Carbon-carbon (C/C) composites are used in a number of aerospace and ground-based applications, such as the nose cone and leading edges of the space shuttle, rocket nozzles, exit cones, heat shield, and aircraft braking systems. A number of applications of C/C require the composite to be integrated (joined or attached) to metals or other substrates. One particular area of current interest is the utilization of C/C composites in thermal management applications. A number of such applications utilize copper-clad molybdenum (Cu-clad Mo) because of its tailorable thermal conductivity and thermal expansion properties. However, the high density of Cu-clad Mo has limited its use in lightweight heat-rejection systems. C/C composites containing high-conductivity carbon fibers provide excellent heat dissipation and low expansion properties at considerable reduced weight. Acting in combination, Cu-clad-Mo and C/C can provide excellent heat dissipation and some weight advantage over the heavier Cu-clad Mo. By controlling the clad layer thickness in Cu-clad-Mo, the coefficient of thermal expansion mismatch between C/C and Cu-clad Mo can be designed to minimize residual stresses during joining and service while maintaining acceptable levels of thermal conductivity needed for thermal management applications.
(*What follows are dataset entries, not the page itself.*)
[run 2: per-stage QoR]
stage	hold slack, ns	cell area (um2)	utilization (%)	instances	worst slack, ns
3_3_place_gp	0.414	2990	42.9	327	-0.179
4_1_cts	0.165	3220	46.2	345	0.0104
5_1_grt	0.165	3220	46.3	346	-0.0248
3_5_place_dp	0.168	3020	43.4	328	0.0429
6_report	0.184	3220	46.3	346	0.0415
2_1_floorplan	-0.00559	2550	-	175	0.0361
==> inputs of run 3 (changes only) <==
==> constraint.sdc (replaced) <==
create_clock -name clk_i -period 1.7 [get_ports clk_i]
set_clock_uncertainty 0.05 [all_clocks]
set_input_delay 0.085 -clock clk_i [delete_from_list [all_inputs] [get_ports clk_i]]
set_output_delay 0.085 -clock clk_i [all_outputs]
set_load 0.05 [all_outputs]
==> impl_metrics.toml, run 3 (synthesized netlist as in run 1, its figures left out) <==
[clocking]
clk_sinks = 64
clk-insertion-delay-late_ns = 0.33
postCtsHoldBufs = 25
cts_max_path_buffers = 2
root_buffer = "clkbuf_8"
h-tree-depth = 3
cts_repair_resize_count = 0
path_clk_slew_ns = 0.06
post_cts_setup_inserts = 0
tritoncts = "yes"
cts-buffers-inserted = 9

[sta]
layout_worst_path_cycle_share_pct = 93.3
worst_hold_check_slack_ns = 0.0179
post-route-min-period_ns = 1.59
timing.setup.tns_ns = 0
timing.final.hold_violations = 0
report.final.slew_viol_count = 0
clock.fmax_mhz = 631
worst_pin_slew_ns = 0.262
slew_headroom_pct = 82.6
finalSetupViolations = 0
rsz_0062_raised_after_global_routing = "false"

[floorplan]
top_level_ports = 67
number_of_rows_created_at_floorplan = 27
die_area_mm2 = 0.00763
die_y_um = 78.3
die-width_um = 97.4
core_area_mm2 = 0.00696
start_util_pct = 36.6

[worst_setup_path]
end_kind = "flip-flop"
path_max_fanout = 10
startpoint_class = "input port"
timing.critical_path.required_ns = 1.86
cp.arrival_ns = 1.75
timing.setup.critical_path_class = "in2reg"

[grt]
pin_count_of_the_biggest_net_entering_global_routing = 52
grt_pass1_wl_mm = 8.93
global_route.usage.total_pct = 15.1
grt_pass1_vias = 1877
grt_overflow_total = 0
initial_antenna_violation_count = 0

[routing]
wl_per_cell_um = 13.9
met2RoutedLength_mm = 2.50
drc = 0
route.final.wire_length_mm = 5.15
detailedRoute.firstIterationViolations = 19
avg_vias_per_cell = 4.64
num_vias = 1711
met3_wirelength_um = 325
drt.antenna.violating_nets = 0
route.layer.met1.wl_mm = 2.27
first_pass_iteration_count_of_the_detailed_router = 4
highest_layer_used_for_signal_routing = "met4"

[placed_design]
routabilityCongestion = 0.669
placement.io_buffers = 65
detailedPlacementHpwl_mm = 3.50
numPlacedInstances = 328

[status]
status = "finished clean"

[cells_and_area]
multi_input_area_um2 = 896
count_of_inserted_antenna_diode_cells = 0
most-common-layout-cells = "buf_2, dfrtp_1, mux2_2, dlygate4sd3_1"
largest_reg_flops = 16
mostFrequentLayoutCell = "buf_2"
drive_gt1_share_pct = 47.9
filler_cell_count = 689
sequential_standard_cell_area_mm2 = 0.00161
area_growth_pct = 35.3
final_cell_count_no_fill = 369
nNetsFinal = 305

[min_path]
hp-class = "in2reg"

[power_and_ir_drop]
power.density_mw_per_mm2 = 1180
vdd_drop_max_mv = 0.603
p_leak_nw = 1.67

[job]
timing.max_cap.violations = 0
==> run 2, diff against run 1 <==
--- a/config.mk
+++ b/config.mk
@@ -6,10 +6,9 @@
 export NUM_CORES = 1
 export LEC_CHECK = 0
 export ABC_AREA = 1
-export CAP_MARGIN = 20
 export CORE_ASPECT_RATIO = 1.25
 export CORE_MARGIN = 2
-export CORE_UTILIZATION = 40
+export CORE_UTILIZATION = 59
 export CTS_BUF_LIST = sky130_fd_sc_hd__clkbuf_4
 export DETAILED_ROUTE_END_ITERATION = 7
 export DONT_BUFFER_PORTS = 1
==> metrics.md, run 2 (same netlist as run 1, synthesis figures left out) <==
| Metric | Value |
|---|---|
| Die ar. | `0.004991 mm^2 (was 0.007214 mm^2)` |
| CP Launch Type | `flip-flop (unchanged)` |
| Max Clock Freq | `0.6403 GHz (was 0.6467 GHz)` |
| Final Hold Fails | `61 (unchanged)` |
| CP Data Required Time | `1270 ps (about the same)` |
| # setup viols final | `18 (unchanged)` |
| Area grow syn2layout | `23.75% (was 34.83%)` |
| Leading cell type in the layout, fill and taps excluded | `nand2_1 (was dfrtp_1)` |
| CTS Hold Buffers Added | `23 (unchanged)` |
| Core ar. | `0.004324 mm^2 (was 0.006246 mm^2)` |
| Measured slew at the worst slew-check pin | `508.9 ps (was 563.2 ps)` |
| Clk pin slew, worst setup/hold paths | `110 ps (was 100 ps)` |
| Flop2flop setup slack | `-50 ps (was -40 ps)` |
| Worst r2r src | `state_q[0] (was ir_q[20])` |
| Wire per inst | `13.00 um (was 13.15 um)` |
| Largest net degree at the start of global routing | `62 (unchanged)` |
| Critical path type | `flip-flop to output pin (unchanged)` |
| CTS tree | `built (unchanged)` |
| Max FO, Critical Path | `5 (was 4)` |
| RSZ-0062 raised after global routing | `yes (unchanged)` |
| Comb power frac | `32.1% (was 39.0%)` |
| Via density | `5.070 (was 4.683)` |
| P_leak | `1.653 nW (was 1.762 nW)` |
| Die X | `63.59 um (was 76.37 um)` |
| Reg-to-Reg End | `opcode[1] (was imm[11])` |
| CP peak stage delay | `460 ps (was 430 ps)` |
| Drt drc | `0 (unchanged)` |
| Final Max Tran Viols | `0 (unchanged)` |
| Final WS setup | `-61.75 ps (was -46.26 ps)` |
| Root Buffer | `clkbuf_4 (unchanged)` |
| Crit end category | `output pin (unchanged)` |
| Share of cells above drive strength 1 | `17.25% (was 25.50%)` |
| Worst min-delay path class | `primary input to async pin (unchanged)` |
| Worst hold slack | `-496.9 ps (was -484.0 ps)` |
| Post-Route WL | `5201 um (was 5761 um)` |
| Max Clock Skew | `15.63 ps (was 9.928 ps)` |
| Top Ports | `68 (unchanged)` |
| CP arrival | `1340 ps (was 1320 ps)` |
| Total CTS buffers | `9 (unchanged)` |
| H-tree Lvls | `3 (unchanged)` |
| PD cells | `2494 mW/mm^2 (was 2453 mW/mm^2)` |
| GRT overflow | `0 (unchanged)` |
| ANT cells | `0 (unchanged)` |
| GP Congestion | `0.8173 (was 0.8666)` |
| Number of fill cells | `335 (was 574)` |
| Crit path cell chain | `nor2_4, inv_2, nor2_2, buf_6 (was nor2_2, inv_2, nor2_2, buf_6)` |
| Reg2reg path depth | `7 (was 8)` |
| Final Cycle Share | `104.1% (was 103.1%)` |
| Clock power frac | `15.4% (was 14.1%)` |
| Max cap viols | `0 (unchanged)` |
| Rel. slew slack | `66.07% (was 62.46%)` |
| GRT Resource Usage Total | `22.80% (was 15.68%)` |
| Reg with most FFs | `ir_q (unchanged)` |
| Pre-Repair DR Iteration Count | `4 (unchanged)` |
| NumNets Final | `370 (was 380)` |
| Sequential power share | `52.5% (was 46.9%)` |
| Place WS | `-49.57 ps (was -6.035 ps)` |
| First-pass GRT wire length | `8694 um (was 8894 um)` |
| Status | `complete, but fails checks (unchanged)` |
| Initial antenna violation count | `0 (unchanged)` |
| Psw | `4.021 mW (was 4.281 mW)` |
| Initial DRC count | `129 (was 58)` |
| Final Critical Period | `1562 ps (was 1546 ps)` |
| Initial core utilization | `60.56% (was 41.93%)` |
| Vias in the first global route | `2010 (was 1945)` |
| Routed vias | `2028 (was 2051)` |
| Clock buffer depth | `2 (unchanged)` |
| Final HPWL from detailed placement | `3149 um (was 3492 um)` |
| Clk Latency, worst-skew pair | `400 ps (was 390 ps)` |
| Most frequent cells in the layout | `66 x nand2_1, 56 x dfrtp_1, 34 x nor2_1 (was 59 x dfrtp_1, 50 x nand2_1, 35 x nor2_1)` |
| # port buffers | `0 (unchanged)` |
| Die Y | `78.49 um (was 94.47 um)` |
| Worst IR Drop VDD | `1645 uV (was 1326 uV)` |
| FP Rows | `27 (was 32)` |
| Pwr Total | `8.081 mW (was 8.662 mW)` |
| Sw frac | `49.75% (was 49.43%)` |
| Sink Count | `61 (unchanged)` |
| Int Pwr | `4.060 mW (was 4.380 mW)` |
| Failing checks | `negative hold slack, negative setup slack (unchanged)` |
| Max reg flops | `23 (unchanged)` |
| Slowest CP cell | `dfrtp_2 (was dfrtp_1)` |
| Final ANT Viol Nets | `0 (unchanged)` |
--- src/rtl/pe_ctrl_pkg.sv ---
// ----------------------------------------------------------------------------
// pe_ctrl_pkg: shared state encoding and default widths for the PE row control.
// Rev 1.0
// ----------------------------------------------------------------------------
`default_nettype none

package pe_ctrl_pkg;

  localparam int DEF_MAX_CONFIG_WIDTH = 5;
  localparam int DEF_OUT_WIDTH        = 6;
  localparam int DEF_IF_ADDR_WIDTH    = 7;

  typedef enum logic [1:0] {
    IDLE = 2'd0,
    MAC  = 2'd1,
    OUT  = 2'd2,
    DONE = 2'd3
  } pe_state_e;

  localparam logic [1:0] ST_IDLE = IDLE;
  localparam logic [1:0] ST_MAC  = MAC;
  localparam logic [1:0] ST_OUT  = OUT;
  localparam logic [1:0] ST_DONE = DONE;

endpackage

`default_nettype wire

--- src/rtl/pe_tap_counter.sv ---
// ----------------------------------------------------------------------------
// pe_tap_counter: wrap-at-limit counter with synchronous clear; last flags count==limit.
// Rev 1.0
// ----------------------------------------------------------------------------
`default_nettype none

module pe_tap_counter
  import pe_ctrl_pkg::*;
#(
  parameter int WIDTH = DEF_MAX_CONFIG_WIDTH
) (
  input  logic             clk,
  input  logic             rstn,
  input  logic             clear,
  input  logic             inc,
  input  logic [WIDTH-1:0] limit,
  output logic [WIDTH-1:0] count,
  output logic             last
);

  logic [WIDTH-1:0] count_q;
  logic [WIDTH-1:0] count_d;

  assign last  = (count_q == limit);
  assign count = count_q;

  always_comb begin
    count_d = count_q;
    if (clear) begin
      count_d = '0;
    end else if (inc) begin
      count_d = last ? '0 : count_q + WIDTH'(1);
    end
  end

  always_ff @(posedge clk) begin
    if (!rstn) begin
      count_q <= '0;
    end else begin
      count_q <= count_d;
    end
  end

endmodule

`default_nettype wire

--- src/rtl/pe_row_conv_ctrl.sv ---
// ----------------------------------------------------------------------------
// pe_row_conv_ctrl: sequences spad addresses / MAC enable for a 1-D row convolution.
// Optional macro PE_CTRL_STALL_EN adds the mac_stall input.   Rev 1.0
// ----------------------------------------------------------------------------
`default_nettype none

module pe_row_conv_ctrl
  import pe_ctrl_pkg::*;
#(
  parameter int MAX_CONFIG_WIDTH = DEF_MAX_CONFIG_WIDTH,
  parameter int OUT_WIDTH        = DEF_OUT_WIDTH,
  parameter int IF_ADDR_WIDTH    = DEF_IF_ADDR_WIDTH
) (
  input  logic                        clk,
  input  logic                        rstn,
  input  logic                        start,
  input  logic                        clear,
  input  logic [MAX_CONFIG_WIDTH-1:0] filter_size,
  input  logic [OUT_WIDTH-1:0]        num_outputs,
  input  logic                        psum_ready,
`ifdef PE_CTRL_STALL_EN
  input  logic                        mac_stall,
`endif
  output logic [MAX_CONFIG_WIDTH-1:0] filt_addr,
  output logic [IF_ADDR_WIDTH-1:0]    ifmap_addr,
  output logic                        mac_en,
  output logic                        acc_first,
  output logic                        psum_valid,
  output logic                        busy,
  output logic                        done,
  output logic                        cfg_err
);

  logic [1:0]                  state_q, state_d;
  logic [MAX_CONFIG_WIDTH-1:0] cfg_filter_size_q, cfg_filter_size_d;
  logic [OUT_WIDTH-1:0]        cfg_num_outputs_q, cfg_num_outputs_d;
  logic                        cfg_err_q, cfg_err_d;

  logic [MAX_CONFIG_WIDTH-1:0] tap;
  logic [OUT_WIDTH-1:0]        out_idx;
  logic                        tap_last;
  logic                        out_last;
  logic                        stall;

`ifdef PE_CTRL_STALL_EN
  assign stall = mac_stall;
`else
  assign stall = 1'b0;
`endif

  wire in_idle = (state_q == ST_IDLE);
  wire in_mac  = (state_q == ST_MAC);
  wire in_out  = (state_q == ST_OUT);
  wire in_done = (state_q == ST_DONE);

  // Tap restarts at 0 whenever the MAC phase is (re)entered.
  pe_tap_counter #(.WIDTH(MAX_CONFIG_WIDTH)) u_tap_cnt (
    .clk   (clk),
    .rstn  (rstn),
    .clear (clear || !in_mac),
    .inc   (in_mac && !stall),
    .limit (cfg_filter_size_q - MAX_CONFIG_WIDTH'(1)),
    .count (tap),
    .last  (tap_last)
  );

  pe_tap_counter #(.WIDTH(OUT_WIDTH)) u_out_cnt (
    .clk   (clk),
    .rstn  (rstn),
    .clear (clear || in_idle || in_done),
    .inc   (in_out && psum_ready),
    .limit (cfg_num_outputs_q - OUT_WIDTH'(1)),
    .count (out_idx),
    .last  (out_last)
  );

  always_comb begin
    state_d           = state_q;
    cfg_filter_size_d = cfg_filter_size_q;
    cfg_num_outputs_d = cfg_num_outputs_q;
    cfg_err_d         = 1'b0;
    case (state_q)
      ST_IDLE: begin
        if (start) begin
          if ((filter_size != '0) && (num_outputs != '0)) begin
            cfg_filter_size_d = filter_size;
            cfg_num_outputs_d = num_outputs;
            state_d           = ST_MAC;
          end else begin
            cfg_err_d = 1'b1;
          end
        end
      end
      ST_MAC: begin
        if (!stall && tap_last) begin
          state_d = ST_OUT;
        end
      end
      ST_OUT: begin
        if (psum_ready) begin
          state_d = out_last ? ST_DONE : ST_MAC;
        end
      end
      ST_DONE: state_d = ST_IDLE;
      default: state_d = ST_IDLE;
    endcase
    if (clear) begin
      state_d   = ST_IDLE;
      cfg_err_d = 1'b0;
    end
  end

  always_ff @(posedge clk) begin
    if (!rstn) begin
      state_q           <= ST_IDLE;
      cfg_filter_size_q <= '0;
      cfg_num_outputs_q <= '0;
      cfg_err_q         <= 1'b0;
    end else begin
      state_q           <= state_d;
      cfg_filter_size_q <= cfg_filter_size_d;
      cfg_num_outputs_q <= cfg_num_outputs_d;
      cfg_err_q         <= cfg_err_d;
    end
  end

  // Address width is at least one bit wider than either operand, so the sum cannot wrap.
  assign filt_addr  = tap;
  assign ifmap_addr = IF_ADDR_WIDTH'(out_idx) + IF_ADDR_WIDTH'(tap);
  assign mac_en     = in_mac && !stall;
  assign acc_first  = in_mac && !stall && (tap == '0);
  assign psum_valid = in_out;
  assign busy       = !in_idle;
  assign done       = in_done;
  assign cfg_err    = cfg_err_q;

endmodule

`default_nettype wire

--- config.mk ---
export PLATFORM = sky130hd
export DESIGN_NAME = pe_row_conv_ctrl
export DESIGN_NICKNAME = d
export VERILOG_FILES = /design/src/rtl/pe_ctrl_pkg.sv /design/src/rtl/pe_tap_counter.sv /design/src/rtl/pe_row_conv_ctrl.sv
export SDC_FILE = /design/constraint.sdc
export NUM_CORES = 1
export LEC_CHECK = 0
export BUFFER_PORTS_ARGS = -buffer_cell sky130_fd_sc_hd__buf_2
export CELL_PAD_IN_SITES_DETAIL_PLACEMENT = 0
export CELL_PAD_IN_SITES_GLOBAL_PLACEMENT = 1
export CORE_MARGIN = 2
export CORE_UTILIZATION = 41
export CTS_CLUSTER_SIZE = 28
export DETAILED_ROUTE_END_ITERATION = 10
export PLACE_DENSITY_LB_ADDON = 0.1
export SYNTH_ARGS = -nofsm -noshare
export SYNTH_HDL_FRONTEND = slang
export SYNTH_SLANG_ARGS = --single-unit
--- constraint.sdc ---
create_clock -name clk -period 2.2 [get_ports clk]
set_input_delay 0.33 -clock clk [delete_from_list [all_inputs] [get_ports clk]]
set_output_delay 0.33 -clock clk [all_outputs]
set_load 0.01 [all_outputs]
Word-level counts from Yosys, hierarchy flattened
Index checks and enable logic that the tools add are counted.
{"block": "word_totals", "reg_bits": 25, "latchBits": 0, "ram_bits": 0, "romBits": 0, "inputBits": 16, "out_inout_bits": 18, "word_cells": 50, "memories": 0}
{"block": "classes", "add_sub_neg": 5, "multipliers": 0, "div": 0, "magnitude_cmp": 0, "eq_ne": 9, "shifts": 0, "muxes": 9, "n_bitwise": 3, "reduce_logical": 18}
{"op": "2-to-1 mux 2 bit", "n": 5}
{"op": "case mux 2 bit (4 select lines)", "n": 1}
{"op": "adder 6 x 5 -> 7 bit", "n": 1}
{"op": "adder 6 x 1 -> 6 bit (second input constant)", "n": 1}
{"op": "equality test 6 bit", "n": 1}
{"op": "2-to-1 mux 6 bit", "n": 1}
{"op": "nonzero test 6 bit", "n": 1}
{"op": "OR reduction 2 bit", "n": 3}
{"op": "subtractor 6 x 1 -> 6 bit (second input constant)", "n": 1}
{"op": "adder 5 x 1 -> 5 bit (second input constant)", "n": 1}
{"op": "equality test 5 bit", "n": 1}
{"op": "logical NOT 5 bit", "n": 1}
{"op": "2-to-1 mux 5 bit", "n": 1}
{"op": "nonzero test 5 bit", "n": 1}
{"op": "subtractor 5 x 1 -> 5 bit (second input constant)", "n": 1}
{"op": "equality test 2 bit (second input constant)", "n": 2}
{"op": "inequality test 2 x 1 -> 1 bit (second input constant)", "n": 2}
{"op": "inequality test 2 bit (second input constant)", "n": 2}
{"op": "AND reduction 4 bit", "n": 1}
{"op": "OR reduction 4 bit", "n": 1}
{"op": "logical AND 1 bit", "n": 3}
{"op": "logical OR 1 bit", "n": 3}
{"op": "inverter 1 bit", "n": 3}
{"op": "AND reduction 3 bit", "n": 1}
{"op": "4 further kinds", "n": 5}

Longest topological paths before layout
{"block": "logic_depth", "word_depth": 5, "depth_mapped": 8, "mapped_depth_nobuf": 8}

By module
A second synthesis with hierarchy kept.
{"block": "hier_totals", "hier_cells": 186, "area_unflattened_um2": 1611.5}
{"module": "pe_row_conv_ctrl", "instances": 1, "cells_each": 119, "area_each_um2": 978.4, "seq_area_each_um2": 280.3}
{"module": "pe_tap_counter at u_out_cnt", "instances": 1, "cells_each": 37, "area_each_um2": 326.6, "seq_area_each_um2": 120.1}
{"module": "pe_tap_counter at u_tap_cnt", "instances": 1, "cells_each": 30, "area_each_um2": 306.5, "seq_area_each_um2": 100.1}

Worst setup path before layout
Ideal clock, no wire load.
{"block": "synth_path", "path_kind": "reg2out", "from": "register u_tap_cnt.count_q[0], in the netlist u_tap_cnt.count[0]", "to": "output port ifmap_addr[6]", "t_arrival_ps": 1663, "t_required_ps": 1870, "slack_ps": 207, "stages_incl_launch_ff": 9, "n_path_buf": 0, "path_cell_list": "dfxtp_1 -> ha_1 -> inv_1 -> fa_1 -> inv_1 -> a21oi_1 -> o21bai_1 -> a21oi_1 -> nor2b_1"}
{"block": "synth_via", "elab_chain_cells": 1}
{"element": "start, declared", "line": "pe_tap_counter.sv:21", "rtl": "logic [WIDTH-1:0] count_q;"}
{"element": "start signal, assigned", "line": "pe_tap_counter.sv:40", "rtl": "count_q <= count_d;"}
{"element": "adder 6 x 5 -> 7 bit", "line": "pe_row_conv_ctrl.sv:129", "rtl": "assign ifmap_addr = IF_ADDR_WIDTH'(out_idx) + IF_ADDR_WIDTH'(tap);"}
{"element": "end, declared", "line": "pe_row_conv_ctrl.sv:25", "rtl": "output logic [IF_ADDR_WIDTH-1:0] ifmap_addr,"}
No other way between the ends.

Worst setup path in the final report
{"block": "layout_path", "from": "register u_out_cnt.count_q[0], in the netlist u_out_cnt.count[0]", "to": "output port ifmap_addr[6]"}
{"block": "layout_via", "elab_chain_cells": 1}
{"element": "start, declared", "line": "pe_tap_counter.sv:21"}
{"element": "start signal, assigned", "line": "pe_tap_counter.sv:40"}
{"element": "adder 6 x 5 -> 7 bit", "line": "pe_row_conv_ctrl.sv:129"}
No other way between the ends.

==> reports/qor.yml <==
dr.first_iter.drc_count: 69
die_area_sq_um: 4587
setup-violations-final: 0
layout-drive-gt1-share_pct: 27.31
clock_latency_ns: 0.27
placedCellCount: 272
antenna_found_initial: 0
worstHoldEndpoint: "cfg_err"
maxSlewHeadroom_pct: 64.49
use_met1_pct: 23.80
antennaDiodeCount: 0
grt_pass1_vias: 1414
cts.sinks: 25
hold_buffers: 0
crit_type: "reg2out"
syn_area_sq_um: 1665
p_leak_nw: 0.9126
syn_area_per_cell_sq_um: 8.953
final_cells: 277
min_path_type: "in2reg"
path_clk_slew_ns: 0.09
skew_ns: 0.005118
grt-ovfl-total: 0
worst_pin_slew_ns: 0.5326
rsz0062_at_grt: "yes"
final_nets: 255
clock_path_buffers: 2
fill_cells: 381
reg2reg_depth: 6
maxCapViolations: 0
max_freq_mhz: 475.9
synthCells: 186
rr_endpoint: "state_q[0]"
hold_path_depth: 3
die_h_microns: 67.73
synth-async-reset-ratio_pct: 0
postPlaceCellArea_sq_um: 1916
track_usage_pct: 18.01
grt_pass1_wl_microns: 6306
cts_buffers: 3
power_w: 0.0009198
dp_hpwl_microns: 2895
vdd_drop_max_mv: 0.2833
r2r_start: "cfg_filter_size_q[0]"
rows: 23
crit_start: "u_out_cnt.count[0]"
synth_edf_count: 0
busiest_layer: "met2"
cts_tree: "yes"
worstPathMaxFanout: 2
finalInstanceArea_sq_um: 2002
antenna_left: 0
grt_max_degree: 14
gr-usage-met2_pct: 29.78
cellPowerDensity_nw_per_um2: 459.4
worstSetupStartpointType: "flip-flop"
synthToLayoutAreaGrowth_pct: 20.21
cp.arrival_ns: 1.77
run_status: "complete, no violations"
ys_warn_count: 0
start_util_pct: 42.24
worstHoldStart: "start"
yosysSeqAreaShare_pct: 30.05
crit_required_ns: 1.87
core_area_sq_um: 3943
setup_tns_ns: 0
drc: 0
drt-total-wl_microns: 3590
gp_congestion: 0.8759
synth_cell_types: 44
htreeDepth: 1
avgViaCountPerCell: 5.249
io_pins: 34
endpoint_kind: "primary output"
vias: 1454
synthesis.nets: 213
synthFlopType: "dfxtp_1"
drv_slew: 0
finalHoldViolations: 0
root_buffer: "clkbuf_8"
r2r_slack_ns: 0.33
port_buffers: 33
grt_use_met3_pct: 2.833
wl_per_cell_microns: 12.96
min_period_ns: 2.101
die_w_microns: 67.73
firstDrtPassIters: 4
min_period_over_period_pct: 95.51
timing.hold.ws_ns: 0.3054
synth-seq-cells: 25
-- per-layer routing --
layer / vias up / share of wire (%)
li1: 740 / -
met1: 675 / 47
met2: 34 / 47
met3: 5 / 4.6
met4: 0 / 1.3
met5: - / 0
-- final cells by class --
| cell class | count | area, sq um | area share [%] |
|---|---|---|---|
| tap | 50 | 62.56 | 3.125 |
| sequential | 25 | 508.0 | 25.37 |
| inverter | 15 | 56.30 | 2.813 |
| multi-input combinational | 143 | 1112 | 55.56 |
| clock buffer | 4 | 45.04 | 2.250 |
| timing repair buffer | 40 | 217.7 | 10.88 |
-- cells in the mapped netlist, types with 2 or more instances --
library cell | instances | area [sq um]
dfxtp_1 | 25 | 500.5
nor2b_1 | 18 | 112.6
inv_1 | 15 | 56.30
xnor2_1 | 13 | 113.9
mux2i_1 | 11 | 110.1
ha_1 | 10 | 125.1
nand2_1 | 10 | 37.54
nor2_1 | 9 | 33.78
nor3_1 | 9 | 45.04
a21oi_1 | 7 | 35.03
xor2_1 | 6 | 52.55
nand3_1 | 5 | 25.02
o21ai_0 | 5 | 25.02
nand4_1 | 3 | 18.77
o21bai_1 | 3 | 22.52
o311ai_0 | 3 | 26.28
and2_1 | 2 | 12.51
and3b_1 | 2 | 17.52
nor4_1 | 2 | 12.51
o2111ai_1 | 2 | 17.52
o211ai_1 | 2 | 15.01
o21a_1 | 2 | 15.01
-- flip-flops by register name (all words and copies together) (netlist names) --
| name | count |
|---|---|
| cfg_num_outputs_q | 6 |
| u_out_cnt.count | 6 |
| cfg_filter_size_q | 5 |
| u_tap_cnt.count | 5 |
| state_q | 2 |
| cfg_err | 1 |
-- logic make-up (layout without fill, tap and decap cells) --
kind of cell	count (synthesis)	in the layout	share of synthesized area [%]
and+or+nand+nor	70	70	24.49
muxes	11	11	6.612
buffers and inverters	18	59	4.733
adders and majority gates	11	11	8.715
xor gates and xnor gates	19	19	9.993
AOI/OAI and AO/OA	32	32	15.40
DFF	25	25	30.05
-- per-stage QoR --
step / setup WS [ns] / utilization, %
5_1_grt: -0.02580 / 50.78
2_1_floorplan: 0.2070 / -
4_1_cts: 0.01621 / 49.83
3_3_place_gp: 0.2986 / 48.59
6_report: 0.09888 / 50.78
3_5_place_dp: 0.2524 / 48.59
-- placed cells by master, fill, tap and decap left out, types with 3 or more instances in the layout --
master | netlist | routed
nand3_1 | 5 | 5
buf_2 | 0 | 33
ha_1 | 10 | 9
xor2_1 | 6 | 6
o21ai_0 | 5 | 5
a21oi_1 | 7 | 4
nor2b_1 | 18 | 18
inv_1 | 15 | 13
dfxtp_1 | 25 | 21
buf_4 | 1 | 7
nand4_1 | 3 | 3
mux2i_1 | 11 | 11
nor3_1 | 9 | 9
o311ai_0 | 3 | 3
clkbuf_8 | 0 | 3
o21bai_1 | 3 | 3
nor2_1 | 9 | 9
xnor2_1 | 13 | 13
dfxtp_2 | 0 | 3
a21oi_2 | 0 | 3
nand2_1 | 10 | 10
-- worst max-delay path, cell delays in order, from the launching register on --
cell	delay [ns]
dfxtp_2	0.36
ha_4	0.14
inv_2	0.03
fa_2	0.36
inv_2	0.06
a21oi_2	0.04
o21bai_1	0.19
a21oi_1	0.10
nor2b_1	0.11
buf_2	0.13
-- worst max-delay path by stage --
stage / endpoint / cells past startpoint / slack, ns
floorplan: ifmap_addr[6] / 8 / 0.21
detailed placement: ifmap_addr[6] / 8 / 0.25
CTS: ifmap_addr[5] / 7 / 0.02
finish: ifmap_addr[6] / 9 / 0.1
global placement: u_out_cnt.count[4] / 7 / 0.30
global route: ifmap_addr[6] / 9 / -0.03
-- power breakdown --
group | internal [W] | total (W) | leakage [nW] | switching, W
Clock | 0.000130 | 0.000275 | 0.0228 | 0.000145
Sequential | 0.000466 | 0.000484 | 0.206 | 0.0000178
Combinational | 0.0000769 | 0.000161 | 0.684 | 0.0000840
-- what timing repair did --
action	in CTS	in global routing
gates resized for setup	2	11
pin swaps	1	6
hold endpoints to repair	0	0
endpoints found under the setup margin	3	3
buffers inserted	0	1
Note: power is estimated with default switching activity, not from simulation.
Researchers have brazed chemical vapor infiltrated C/C composite and resin-derived C/C composites to Cu-clad Mo using five commercial copper-silver (Cu-Ag) active braze alloys with good thermal conductivity and ductility: Cu-ABA, Ticuni, Ticusil, Cusil-ABA, and Cusin-1ABA. The presence of Cu as a cladding on Mo and as an alloying additive in brazes ensures chemical compatibility and enhanced ductility at the joint interfaces. The joints were vacuum brazed under a load of 0.3 to 0.4 N at 15 to 20C above the braze liquidus. Joints were characterized using optical and scanning electron microscopy, energy dispersive x-ray spectroscopy, and Knoop microhardness measurements across the joint.
The joints displayed intimate physical contact and were free of structural imperfections such as interfacial microvoids, shrinkage porosity, and microcracking. Extensive braze infiltration of interfiber regions in the CVI C/C composites occurred regardless of the carbon fiber orientation at the mating surface. Titanium- bearing braze alloys displayed good spreading on C/C, with Ticusil exhibiting better coverage than Cusil-ABA. Some dissolution and interdiffusion of elements across the joint were observed. In particular, the joint interfaces were enriched in Ti, which is consistent with the high chemical affinity of Ti towards C and the large negative change in the Gibb’s free energy for TiC formation via Ti + C →TiC. The Cu cladding on Mo did not melt at the joining temperatures, which were below the melting point of Cu; however, some dissolution of Cu occurred in the braze. In joints made using resin-derived C/C composites, there was evidence of some cracking within the C/C composite owing to the low interlaminar shear strength of the composite. The Knoop microhardness profiles displayed gradients in the joint region with an abrupt rise in hardness in the vicinity of the braze region and a sharp decline in the adjoining Cu-clad Mo and C/C regions.